Saddest of all is that despite there being nearly three million people unemployed in this country, somebody is being paid to think up ideas like having Brian Swanson stood gobbing off in front of a massive six-foot calculator working out how much has been spent thus far in the window. And, of course, how that compares to the last five years.
Even when you think the whole ordeal is nearly over there’s more to come. The countdown timer which has been mercilessly ticking on Sky Sports News all month suddenly becomes redundant at half past ten on the final day, when good old Jim drops the bombshell that deals may well be completed after the 11pm deadline. And even then we have to wait another hour for the Spanish window to ‘slam shut’. Bloody continentals.
As if it wasn’t bad enough hearing ‘the professionals’ speculate, suddenly every Tom, Dick and Harry becomes the bearer of a nugget of inside information. You couldn’t walk to the end of the street last summer without someone muttering the words ‘well my mate cuts Chris McCann’s hair and…’, or something equally ridiculous. I don’t know how many mates this hairdresser has but I’ve met a bloody few. Open your ears for a minute or two at any Burnley game this month and I guarantee you will hear someone say ‘he could do a job for us’.

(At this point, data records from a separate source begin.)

[config.mk]
export PLATFORM = sky130hd
export DESIGN_NAME = m_pcpi_frontend
export DESIGN_NICKNAME = d
export VERILOG_FILES = /design/src/rtl/m_pcpi_frontend.sv
export SDC_FILE = /design/constraint.sdc
export NUM_CORES = 1
export LEC_CHECK = 0
export ABC_AREA = 1
export CAP_MARGIN = 20
export CORE_ASPECT_RATIO = 1.5
export CORE_UTILIZATION = 40
export DETAILED_ROUTE_END_ITERATION = 10
export PLACE_DENSITY_LB_ADDON = 0.05
export REMOVE_ABC_BUFFERS = 1
export SETUP_SLACK_MARGIN = 0.05
export SLEW_MARGIN = 20
export SYNTH_ARGS = -nofsm -noshare
export SYNTH_HDL_FRONTEND = slang
export SYNTH_SLANG_ARGS = --single-unit
[constraint.sdc]
create_clock -name clk -period 1.6 [get_ports clk]
set_input_delay 0.24 -clock clk [delete_from_list [all_inputs] [get_ports clk]]
set_output_delay 0.24 -clock clk [all_outputs]
set_load 0.03 [all_outputs]
## config.mk

```make
export PLATFORM = sky130hd
export DESIGN_NAME = apb_irq_ctrl
export DESIGN_NICKNAME = d
export VERILOG_FILES = /design/src/rtl/irqctrl_pkg.sv /design/src/rtl/irq_prio_enc.sv /design/src/rtl/apb_irq_ctrl.sv
export SDC_FILE = /design/constraint.sdc
export NUM_CORES = 1
export LEC_CHECK = 0
export ABC_CLOCK_PERIOD_IN_PS = 3400
export BUFFER_PORTS_ARGS = -buffer_cell sky130_fd_sc_hd__buf_2
export CORE_MARGIN = 3
export CORE_UTILIZATION = 25
export CTS_CLUSTER_SIZE = 40
export DETAILED_ROUTE_END_ITERATION = 8
export PLACE_DENSITY = 0.55
export SYNTH_ARGS = -nofsm -noshare
export SYNTH_HDL_FRONTEND = slang
export SYNTH_SLANG_ARGS = --single-unit
```

## constraint.sdc

```tcl
create_clock -name pclk -period 3.4 [get_ports pclk]
set_clock_uncertainty 0.15 [all_clocks]
set_input_delay 0.68 -clock pclk [delete_from_list [all_inputs] [get_ports pclk]]
set_output_delay 0.68 -clock pclk [all_outputs]
set_load 0.02 [all_outputs]
```
### config.mk
export PLATFORM = sky130hd
export DESIGN_NAME = wb_arbiter_flat
export DESIGN_NICKNAME = d
export VERILOG_FILES = /design/src/rtl/wb_arbiter_if.sv /design/src/rtl/wb_arbiter.sv /design/src/flat_wrapper.sv
export SDC_FILE = /design/constraint.sdc
export NUM_CORES = 1
export LEC_CHECK = 0
export ABC_AREA = 1
export CAP_MARGIN = 20
export CORE_MARGIN = 4
export CORE_UTILIZATION = 51
export CTS_BUF_LIST = sky130_fd_sc_hd__clkbuf_2
export DETAILED_ROUTE_END_ITERATION = 8
export GPL_TIMING_DRIVEN = 1
export MAX_ROUTING_LAYER = met4
export PLACE_DENSITY_LB_ADDON = 0.25
export SLEW_MARGIN = 20
export SYNTH_ARGS = -nofsm -noshare
export SYNTH_HDL_FRONTEND = slang
export SYNTH_SLANG_ARGS = --single-unit
### constraint.sdc
create_clock -name clk -period 6.1 [get_ports clk]
set_input_delay 1.22 -clock clk [delete_from_list [all_inputs] [get_ports clk]]
set_output_delay 1.22 -clock clk [all_outputs]
set_load 0.005 [all_outputs]
### src/rtl/wb_arbiter_if.sv
// Result-channel bundle between the functional units and the write-back arbiter.
// The units drive valid/data/destination; the arbiter answers with a per-channel accept.
interface wb_arbiter_if #(
  parameter int NCH  = 3,
  parameter int XLEN = 32,
  parameter int RDW  = 5
);
  logic [NCH-1:0]      res_v_i;
  logic [NCH*XLEN-1:0] res_i;
  logic [NCH*RDW-1:0]  rd_i;
  logic [NCH-1:0]      ok_o;

  modport master (output res_v_i, res_i, rd_i, input ok_o);
  modport slave  (input res_v_i, res_i, rd_i, output ok_o);
endinterface
--- src/rtl/exu_issue_stage_pkg.sv ---
// Shared processor definitions for the issue stage: data widths, the control-word
// layout carried from decode, and the execution-unit selector encodings.
package exu_issue_stage_pkg;

  localparam int unsigned XLEN       = 32;
  localparam int unsigned REG_ADDR_W = 5;

  typedef enum logic [1:0] {
    EXU_ALU  = 2'd0,
    EXU_MDU  = 2'd1,
    EXU_FPU  = 2'd2,
    EXU_RSVD = 2'd3
  } exu_op_e;

  // Field order fixes the bit offsets: shift in [14:10], unit select in [9:8],
  // ALU op in [7:4], MDU op in [3], FPU op in [2:0].
  typedef struct packed {
    logic [4:0] exu_shift;
    exu_op_e    exu_op;
    logic [3:0] alu_op;
    logic       mdu_op;
    logic [2:0] fpu_op;
  } ctrl_t;

  localparam int unsigned CTRL_W = $bits(ctrl_t);

endpackage
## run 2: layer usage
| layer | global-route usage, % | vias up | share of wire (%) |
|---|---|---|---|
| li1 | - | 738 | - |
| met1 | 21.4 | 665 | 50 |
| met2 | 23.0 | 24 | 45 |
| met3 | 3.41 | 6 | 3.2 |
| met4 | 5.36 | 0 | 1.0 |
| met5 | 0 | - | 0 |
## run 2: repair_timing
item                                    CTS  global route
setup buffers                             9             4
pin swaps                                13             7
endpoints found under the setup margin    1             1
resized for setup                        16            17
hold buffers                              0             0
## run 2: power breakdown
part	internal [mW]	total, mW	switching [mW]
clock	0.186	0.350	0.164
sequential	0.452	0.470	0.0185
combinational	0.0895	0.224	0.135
[config.mk]
export PLATFORM = sky130hd
export DESIGN_NAME = uart_tx
export DESIGN_NICKNAME = d
export VERILOG_FILES = /design/src/rtl/uart_pkg.sv /design/src/rtl/uart_tx_tsr.sv /design/src/rtl/uart_tx.sv
export SDC_FILE = /design/constraint.sdc
export NUM_CORES = 1
export LEC_CHECK = 0
export BUFFER_PORTS_ARGS = -buffer_cell sky130_fd_sc_hd__buf_4
export CAP_MARGIN = 40
export CORE_UTILIZATION = 53
export CTS_CLUSTER_DIAMETER = 50
export CTS_CLUSTER_SIZE = 14
export DETAILED_ROUTE_END_ITERATION = 7
export PLACE_DENSITY = 0.82
export RECOVER_POWER = 50
export SKIP_CTS_REPAIR_TIMING = 1
export SLEW_MARGIN = 20
export SYNTH_ARGS = -nofsm -noshare
export SYNTH_HDL_FRONTEND = slang
export SYNTH_SLANG_ARGS = --single-unit
[constraint.sdc]
create_clock -name clk -period 1.8 [get_ports clk]
set_clock_uncertainty 0.1 [all_clocks]
set_input_delay 0.09 -clock clk [delete_from_list [all_inputs] [get_ports clk]]
set_output_delay 0.09 -clock clk [all_outputs]
set_load 0.03 [all_outputs]
[src/rtl/uart_pkg.sv]
// Shared UART definitions: tx FSM state encoding, line-level constants and the
// bit-counter width helper used by the transmit path.
package uart_pkg;

  typedef enum logic [2:0] {
    TX_IDLE   = 3'd0,
    TX_START  = 3'd1,
    TX_DATA   = 3'd2,
    TX_PARITY = 3'd3,
    TX_STOP   = 3'd4
  } tx_state_t;

  localparam logic LINE_IDLE = 1'b1;
  localparam logic START_BIT = 1'b0;
  localparam logic STOP_BIT  = 1'b1;

  // A single-bit counter is still needed when clog2 would give zero.
  function automatic int cnt_width(input int n);
    return (n > 1) ? $clog2(n) : 1;
  endfunction

endpackage

[src/rtl/uart_tx_tsr.sv]
// Transmit shift register with its data-bit counter; shifts LSB-first and flags
// the last data bit of the frame.
module uart_tx_tsr
  import uart_pkg::*;
#(
  parameter int DATA_SIZE = 7
) (
  input  logic                 clk,
  input  logic                 reset,
  input  logic                 load,
  input  logic                 shift,
  input  logic [DATA_SIZE-1:0] load_data,
  output logic                 serial_bit,
  output logic                 next_bit,
  output logic                 last_bit
);

  localparam int CW = cnt_width(DATA_SIZE);

  logic [DATA_SIZE-1:0] tsr;
  logic [CW-1:0]        bit_cnt;

  always_ff @(posedge clk) begin
    if (reset) begin
      tsr     <= '0;
      bit_cnt <= '0;
    end else if (load) begin
      tsr     <= load_data;
      bit_cnt <= '0;
    end else if (shift) begin
      tsr     <= tsr >> 1;
      bit_cnt <= bit_cnt + 1'b1;
    end
  end

  // next_bit lets the top register the line value one bit ahead of the shift.
  assign serial_bit = tsr[0];
  assign next_bit   = tsr[1];
  assign last_bit   = (bit_cnt == CW'(DATA_SIZE - 1));

endmodule
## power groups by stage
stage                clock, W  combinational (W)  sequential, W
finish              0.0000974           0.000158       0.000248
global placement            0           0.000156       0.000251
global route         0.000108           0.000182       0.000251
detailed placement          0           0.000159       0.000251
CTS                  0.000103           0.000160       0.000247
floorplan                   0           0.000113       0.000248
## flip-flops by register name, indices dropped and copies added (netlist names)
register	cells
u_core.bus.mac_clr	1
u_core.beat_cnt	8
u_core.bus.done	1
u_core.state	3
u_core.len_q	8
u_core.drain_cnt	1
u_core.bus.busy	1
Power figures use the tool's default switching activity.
File: src/rtl/strhw_msg_driver_if.sv
// Streebog message-driver bundle: 64-bit word stream in, digest out, control-logic side.
// cl_state_i encoding: 0=CLEAR, 1=BUSY, 2=READY, 3=DONE.
interface strhw_msg_driver_if;
   logic [63:0]  msg_data_i;
   logic         msg_valid_i;
   logic         msg_ready_o;
   logic         msg_last_i;
   logic [3:0]   msg_bytes_i;
   logic         hash_size_i;
   logic [511:0] hash_o;
   logic         hash_valid_o;
   logic         hash_ready_i;
   logic         busy_o;
   logic         cl_trg_o;
   logic [1:0]   cl_state_i;
   logic [511:0] cl_block_o;
   logic [6:0]   cl_block_size_o;
   logic         cl_hash_size_o;
   logic [511:0] cl_hash_i;

   modport master (
      input  msg_data_i, msg_valid_i, msg_last_i, msg_bytes_i, hash_size_i,
             hash_ready_i, cl_state_i, cl_hash_i,
      output msg_ready_o, hash_o, hash_valid_o, busy_o, cl_trg_o,
             cl_block_o, cl_block_size_o, cl_hash_size_o
   );

   modport slave (
      output msg_data_i, msg_valid_i, msg_last_i, msg_bytes_i, hash_size_i,
             hash_ready_i, cl_state_i, cl_hash_i,
      input  msg_ready_o, hash_o, hash_valid_o, busy_o, cl_trg_o,
             cl_block_o, cl_block_size_o, cl_hash_size_o
   );
endinterface

File: src/rtl/strhw_msg_driver.sv
// Packs 64-bit message words into 512-bit blocks and sequences the Streebog control logic.
// Words accepted only in IDLE/FILL; digest held on hash_o until hash_ready_i, blocking new messages.
module strhw_msg_driver #(
   parameter int GUARD_CYCLES = 2
) (
   input  logic                clk_i,
   input  logic                rst_ni,
   strhw_msg_driver_if.master  bus
);

   localparam logic [1:0] CL_CLEAR = 2'd0;
   localparam logic [1:0] CL_BUSY  = 2'd1;
   localparam logic [1:0] CL_READY = 2'd2;
   localparam logic [1:0] CL_DONE  = 2'd3;
   localparam int         GW       = $clog2(GUARD_CYCLES + 1);

   typedef enum logic [3:0] {
      S_GUARD, S_IDLE, S_FILL, S_START, S_WAIT_BUSY,
      S_WAIT_RESULT, S_PAD, S_HASH_OUT, S_RELEASE
   } fsm_t;

   fsm_t           state_q;
   logic [GW-1:0]  guard_cnt_q;
   logic [2:0]     k_q;
   logic [511:0]   block_q;
   logic [6:0]     size_q;
   logic           hash_sz_q;
   logic           last_seen_q;
   logic           msg_ready_q;
   logic           trg_q;
   logic           hash_valid_q;
   logic [511:0]   hash_q;
   logic           busy_q;

   logic [3:0]     n_eff;
   logic [63:0]    word_m;
   logic           accept;

   // Bytes past the final word's count are forced to zero; counts above 8 saturate.
   always_comb begin
      n_eff = 4'd8;
      if (bus.msg_last_i && (bus.msg_bytes_i < 4'd8))
         n_eff = bus.msg_bytes_i;
      word_m = '0;
      for (int j = 0; j < 8; j++)
         if (j < int'(n_eff))
            word_m[8*j +: 8] = bus.msg_data_i[8*j +: 8];
   end

   assign accept = bus.msg_valid_i & msg_ready_q;

   always_ff @(posedge clk_i or negedge rst_ni) begin
      if (!rst_ni) begin
         state_q      <= S_GUARD;
         guard_cnt_q  <= '0;
         k_q          <= '0;
         block_q      <= '0;
         size_q       <= '0;
         hash_sz_q    <= 1'b0;
         last_seen_q  <= 1'b0;
         msg_ready_q  <= 1'b0;
         trg_q        <= 1'b0;
         hash_valid_q <= 1'b0;
         hash_q       <= '0;
         busy_q       <= 1'b0;
      end else begin
         trg_q  <= 1'b0;
         busy_q <= 1'b1;
         case (state_q)
            S_GUARD: begin
               if (bus.cl_state_i == CL_CLEAR) begin
                  if (guard_cnt_q == GW'(GUARD_CYCLES - 1)) begin
                     guard_cnt_q <= '0;
                     msg_ready_q <= 1'b1;
                     busy_q      <= 1'b0;
                     state_q     <= S_IDLE;
                  end else begin
                     guard_cnt_q <= guard_cnt_q + 1'b1;
                  end
               end else begin
                  guard_cnt_q <= '0;
               end
            end
            S_IDLE: begin
               if (accept) begin
                  hash_sz_q <= bus.hash_size_i;
                  block_q   <= {448'd0, word_m};
                  size_q    <= {3'd0, n_eff};
                  if (bus.msg_last_i) begin
                     last_seen_q <= 1'b1;
                     msg_ready_q <= 1'b0;
                     trg_q       <= 1'b1;
                     state_q     <= S_START;
                  end else begin
                     last_seen_q <= 1'b0;
                     k_q         <= 3'd1;
                     state_q     <= S_FILL;
                  end
               end else begin
                  busy_q <= 1'b0;
               end
            end
            S_FILL: begin
               if (accept) begin
                  block_q[{k_q, 6'd0} +: 64] <= word_m;
                  size_q <= size_q + {3'd0, n_eff};
                  if (bus.msg_last_i || (k_q == 3'd7)) begin
                     last_seen_q <= bus.msg_last_i;
                     msg_ready_q <= 1'b0;
                     trg_q       <= 1'b1;
                     state_q     <= S_START;
                  end else begin
                     k_q <= k_q + 3'd1;
                  end
               end
            end
            S_START: state_q <= S_WAIT_BUSY;
            S_WAIT_BUSY: begin
               if (bus.cl_state_i == CL_BUSY)
                  state_q <= S_WAIT_RESULT;
            end
            S_WAIT_RESULT: begin
               if (bus.cl_state_i == CL_READY) begin
                  if (last_seen_q) begin
                     state_q <= S_PAD;
                  end else begin
                     block_q     <= '0;
                     size_q      <= '0;
                     k_q         <= '0;
                     msg_ready_q <= 1'b1;
                     state_q     <= S_FILL;
                  end
               end else if (bus.cl_state_i == CL_DONE) begin
                  hash_q       <= hash_sz_q ? {256'd0, bus.cl_hash_i[255:0]} : bus.cl_hash_i;
                  hash_valid_q <= 1'b1;
                  state_q      <= S_HASH_OUT;
               end
            end
            // Message ended exactly on a block boundary: the control logic needs an empty block.
            S_PAD: begin
               block_q <= '0;
               size_q  <= '0;
               trg_q   <= 1'b1;
               state_q <= S_START;
            end
            S_HASH_OUT: begin
               if (bus.hash_ready_i) begin
                  hash_valid_q <= 1'b0;
                  trg_q        <= 1'b1;
                  state_q      <= S_RELEASE;
               end
            end
            S_RELEASE: begin
               guard_cnt_q <= '0;
               state_q     <= S_GUARD;
            end
            default: state_q <= S_GUARD;
         endcase
      end
   end

   assign bus.msg_ready_o     = msg_ready_q;
   assign bus.hash_o          = hash_q;
   assign bus.hash_valid_o    = hash_valid_q;
   assign bus.busy_o          = busy_q;
   assign bus.cl_trg_o        = trg_q;
   assign bus.cl_block_o      = block_q;
   assign bus.cl_block_size_o = size_q;
   assign bus.cl_hash_size_o  = hash_sz_q;

endmodule

File: src/flat_wrapper.sv
// flat-port wrapper written by rule: the top's interface ports become plain ports
module strhw_msg_driver_flat 
#(
   parameter int GUARD_CYCLES = 2
)
  (clk_i, rst_ni, bus_msg_data_i, bus_msg_valid_i, bus_msg_last_i, bus_msg_bytes_i, bus_hash_size_i, bus_hash_ready_i, bus_cl_state_i, bus_cl_hash_i, bus_msg_ready_o, bus_hash_o, bus_hash_valid_o, bus_busy_o, bus_cl_trg_o, bus_cl_block_o, bus_cl_block_size_o, bus_cl_hash_size_o);
  strhw_msg_driver_if bus_i ();
  input  logic clk_i;
  input  logic rst_ni;
  input wire logic [$bits(bus_i.msg_data_i)-1:0] bus_msg_data_i;
  input wire logic [$bits(bus_i.msg_valid_i)-1:0] bus_msg_valid_i;
  input wire logic [$bits(bus_i.msg_last_i)-1:0] bus_msg_last_i;
  input wire logic [$bits(bus_i.msg_bytes_i)-1:0] bus_msg_bytes_i;
  input wire logic [$bits(bus_i.hash_size_i)-1:0] bus_hash_size_i;
  input wire logic [$bits(bus_i.hash_ready_i)-1:0] bus_hash_ready_i;
  input wire logic [$bits(bus_i.cl_state_i)-1:0] bus_cl_state_i;
  input wire logic [$bits(bus_i.cl_hash_i)-1:0] bus_cl_hash_i;
  output wire logic [$bits(bus_i.msg_ready_o)-1:0] bus_msg_ready_o;
  output wire logic [$bits(bus_i.hash_o)-1:0] bus_hash_o;
  output wire logic [$bits(bus_i.hash_valid_o)-1:0] bus_hash_valid_o;
  output wire logic [$bits(bus_i.busy_o)-1:0] bus_busy_o;
  output wire logic [$bits(bus_i.cl_trg_o)-1:0] bus_cl_trg_o;
  output wire logic [$bits(bus_i.cl_block_o)-1:0] bus_cl_block_o;
  output wire logic [$bits(bus_i.cl_block_size_o)-1:0] bus_cl_block_size_o;
  output wire logic [$bits(bus_i.cl_hash_size_o)-1:0] bus_cl_hash_size_o;
  assign bus_i.msg_data_i = bus_msg_data_i;
  assign bus_i.msg_valid_i = bus_msg_valid_i;
  assign bus_i.msg_last_i = bus_msg_last_i;
  assign bus_i.msg_bytes_i = bus_msg_bytes_i;
  assign bus_i.hash_size_i = bus_hash_size_i;
  assign bus_i.hash_ready_i = bus_hash_ready_i;
  assign bus_i.cl_state_i = bus_cl_state_i;
  assign bus_i.cl_hash_i = bus_cl_hash_i;
  assign bus_msg_ready_o = bus_i.msg_ready_o;
  assign bus_hash_o = bus_i.hash_o;
  assign bus_hash_valid_o = bus_i.hash_valid_o;
  assign bus_busy_o = bus_i.busy_o;
  assign bus_cl_trg_o = bus_i.cl_trg_o;
  assign bus_cl_block_o = bus_i.cl_block_o;
  assign bus_cl_block_size_o = bus_i.cl_block_size_o;
  assign bus_cl_hash_size_o = bus_i.cl_hash_size_o;
  strhw_msg_driver #(.GUARD_CYCLES(GUARD_CYCLES)) u_core (.clk_i(clk_i), .rst_ni(rst_ni), .bus(bus_i));
endmodule
File: config.mk
export PLATFORM = sky130hd
export DESIGN_NAME = strhw_msg_driver_flat
export DESIGN_NICKNAME = d
export VERILOG_FILES = /design/src/rtl/strhw_msg_driver_if.sv /design/src/rtl/strhw_msg_driver.sv /design/src/flat_wrapper.sv
export SDC_FILE = /design/constraint.sdc
export NUM_CORES = 2
export LEC_CHECK = 0
export BUFFER_PORTS_ARGS = -buffer_cell sky130_fd_sc_hd__buf_2
export CAP_MARGIN = 20
export CORE_AREA = 3 3 629 631
export CTS_CLUSTER_DIAMETER = 40
export CTS_CLUSTER_SIZE = 12
export DETAILED_ROUTE_END_ITERATION = 10
export DIE_AREA = 0 0 632 634
export PLACE_DENSITY = 0.3
export SYNTH_ARGS = -nofsm -noshare
export SYNTH_HDL_FRONTEND = slang
export SYNTH_SLANG_ARGS = --single-unit
File: constraint.sdc
create_clock -name clk_i -period 2.7 [get_ports clk_i]
set_clock_uncertainty 0.15 [all_clocks]
set_input_delay 0.54 -clock clk_i [delete_from_list [all_inputs] [get_ports clk_i]]
set_output_delay 0.54 -clock clk_i [all_outputs]
set_load 0.02 [all_outputs]
==> qor.yml <==
tightest_slew_ns: 0.9435
netlist_area_um2: 42520
synth.avg_cell_area_um2: 9.093
crit_start: "u_core.bus.hash_o[425]$_DFFE_PN0P_"
dr_total_vias: 44990
r2r_start: "u_core.k_q[0]$_DFFE_PN0P_"
crit_fanout: 2
cp.depth: 1
grt_antenna_before_repair: 199
layout_min_cycle_time_ns: 2.629
critPathKind: "flip-flop to output pin"
rsz0062_at_grt: "true"
syn-instance-count: 4676
cp_slowest_stage_delay_ns: 0.77
fmax_mhz: 380.4
critical_path.cell_chain: "buf_2"
synth_edf_count: 0
startpoint_type: "flip-flop"
worst_slack_ns: 0.07097
final_core_util: 0.1927
drt_iter0_markers: 3162
start_util: 0.1091
gp_congestion: 0.9452
port_buffers: 1623
rows: 229
ys_ff_latch: 1046
die_h_um: 634
finalCritPeriodShare: 0.9737
hp-class: "input pin to asynchronous set/reset pin"
fin_nets: 7648
dr.pass1.iters: 6
pre_cts_slack_ns: -0.08555
pwr_density_cell_nw_per_um2: 1270
cp_slowest_cell: "dfrtp_1"
grt_pass1_vias: 46160
critical_path_buf_inv_count: 1
clk_latency_ns: 0.88
synth_flop_cell: "dfrtp_1"
peakVddDrop_mv: 0.5514
track_usage: 0.1687
viasPerCell: 3.592
grt_max_degree: 138
ant_nets: 0
n_fill_cell: 43720
ys_warn_count: 0
arrival_ns: 1.94
cts.clk_slew.worst_paths_ns: 0.04
die_area_um2: 400700
cpLargestDelayFamily: "flip-flops"
synth_cell_types: 61
register_area_um2: 26180
routed_wl_um: 354800
p_leak_nw: 37.27
cts.path.max_buffers: 4
core_um2: 389700
grt_overflow_total: 0
cts_tree: "done"
finalHoldViolCount: 0
grt_first_pass_wirelength_um: 456700
clkSinkCount: 1046
r2r_cells: 10
fp.dieW_um: 632
dpl.hpwl_um: 286900
final_cell_area_um2: 75110
crit_required_ns: 2.01
endpoint_kind: "output pin"
async_reset_ff_frac: 1.000
cts_max_level: 5
synth_nets: 5272
layout-drive-gt1-share: 0.3312
ioPinCount: 1624
yosysSeqAreaShare: 0.6156
slew_violations: 0
numCtsBuffers: 293
finalSetupViolations: 0
slew_headroom: 0.3710
multi_input_area_um2: 14860
syn_to_final_growth_pct: 76.63
status: "finished clean"
placed_cell_area_um2: 58920
maxCapViolations: 0
routedWlPerCell_um: 28.32
clockRootBuffer: "clkbuf_16"
drc_errors: 0
state kept, by name (all words and copies together), names as in the netlist:
name	flops
u_core.state_q	4
u_core.bus.busy_o	1
u_core.guard_cnt_q	2
u_core.bus.hash_o	512
u_core.last_seen_q	1
u_core.bus.cl_block_o	512
u_core.bus.cl_hash_size_o	1
u_core.bus.cl_trg_o	1
u_core.k_q	3
u_core.bus.hash_valid_o	1
u_core.bus.cl_block_size_o	7
u_core.bus.msg_ready_o	1
worst paths after layout:
kind / slack (ns) / to
worst min-delay path: 0.1 / u_core.bus.hash_o[361]$_DFFE_PN0P_
min in group clk_i: 0.14 / u_core.bus.cl_block_size_o[0]$_DFFE_PN0P_
worst max register to register: 0.10 / u_core.bus.cl_block_o[190]$_DFFE_PN0P_
max in group asynchronous: 1.10 / u_core.bus.cl_block_o[21]$_DFFE_PN0P_
worst min register to register: 0.31 / u_core.bus.hash_o[449]$_DFFE_PN0P_
worst max-delay path: 0.07 / bus_hash_o[425]
metal layers:
metal  wire [µm]  track usage  vias to the layer above
met5         471     0.005257                        -
met4       10900      0.04535                       28
met3       38300      0.07679                      648
met2      157800       0.2636                     2003
met1      147300       0.2080                    22480
li1            -            -                    19840
cell usage after synthesis, types with 7 or more instances:
cell type  count  area, µm²
nand2_1     2258       8476
nand3b_1     257       1929
clkbuf_1     308       1156
a21oi_1      453       2267
buf_2         51      255.2
inv_1          8      30.03
buf_1         11      41.29
and2_1        64      400.4
dfrtp_1     1046      26180
nand2b_1       8      50.05
nand3_1        7      35.03
ha_1           7      87.58
o2bb2ai_1     64      560.5
nor2_1        21      78.83
buf_6         13      146.4
layout by cell type (no fill, tap or decap), drive strengths merged, types with 2 or more instances in the layout:
| master | instances |
|---|---|
| a211oi | 2 |
| a21o | 4 |
| a21oi | 453 |
| a221oi | 2 |
| a22oi | 5 |
| a31oi | 3 |
| and2 | 70 |
| and3 | 3 |
| buf | 1879 |
| bufinv | 27 |
| clkbuf | 405 |
| clkinv | 70 |
| clkinvlp | 14 |
| dfrtp | 1046 |
| diode | 44 |
| dlygate4sd3 | 581 |
| ha | 7 |
| inv | 25 |
| mux2 | 3 |
| nand2 | 2258 |
| nand2b | 8 |
| nand3 | 7 |
| nand3b | 257 |
| nor2 | 22 |
| nor2b | 3 |
| nor3 | 9 |
| nor3b | 3 |
| nor4 | 5 |
| o211ai | 2 |
| o21ai | 10 |
| o2bb2ai | 64 |
| or3 | 5 |
| or3b | 2 |
| or4 | 4 |
| xnor2 | 5 |
| xor2 | 2 |
where the power goes:
part	total, mW	internal (mW)	switching, mW	leakage (nW)
Sequential	25.2	21.0	4.24	14.0
Combinational	34.5	9.75	24.8	18.4
Clock	35.6	24.1	11.5	4.92
Total	95.4	54.8	40.5	37.3
timing repair:
item                                    4_1_cts  5_1_grt
endpoints found under the setup margin      123      159
resized for setup                             7       23
cloned                                        0        5
endpoints found under the hold margin       711        0
hold buffers                                581        0
buffers inserted                              1        0
pin swaps                                     1        2
stage by stage:
stage	instances	hold slack [ns]	total power, mW	TNS, ns
after global routing	12500	0.08279	100.2	-0.01574
after detailed placement	11370	0.2998	59.24	-1.806
after floorplan	4676	0.09441	39.25	0
after CTS	12480	0.01929	96.76	0
after global placement	11370	0.2983	59.20	-5.007
final	12530	0.09690	95.36	0
cell type report:
class | instances | share of cell area
repair buffers | 2465 | 0.2317
well taps | 5197 | 0.08658
inverters | 8 | 0.0003998
clock inverters | 128 | 0.02231
multi-input cells | 3238 | 0.1979
flip-flops and latches | 1046 | 0.3486
clock buffers | 400 | 0.1110
diodes | 44 | 0.001466
cells by family (layout without fill, tap and decap cells):
group	after synthesis	in the layout	share of synthesized area
buf+inv	392	3001	0.03849
simple gates	2661	2661	0.2672
compound gates	559	559	0.07392
xor+xnor	7	7	0.001442
flops	1046	1046	0.6156
fa+ha+maj	8	8	0.002531
mux	3	3	0.0007944
other cells	0	44	0
No activity file was read; power rests on OpenSTA's default activity.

The most innocuous of occurrences suddenly get spun into the most elaborate of rumours. Danny Ings being spotted at Kitchens filling up a ‘suspicious amount’ suddenly amounts to him having a medical at Southampton that very day. A car with the registration plate ‘L430 AB9′ being parked outside the ticket office automatically means Ashley Barnes is upstairs crunching numbers with Sean Dyche.
And the problem is arguably even worse at Burnley because of this ‘selling club’ tag which many fans have placed upon the club, and the preposterous suggestions that the chairmen somehow stand to cash in from any big departures. As much as some would like to believe otherwise, any outgoings this month will be adjudged to be in the interests of the club, and not to pay for another slide for Mike Garlick’s swimming pool.
I don’t have the foggiest idea of the likelihood of Danny Ings still being here come February. I similarly don’t have a clue if anybody is likely to come in on loan. And for once, I’m determined to not to let the speculation surrounding it bother me. Neither should you.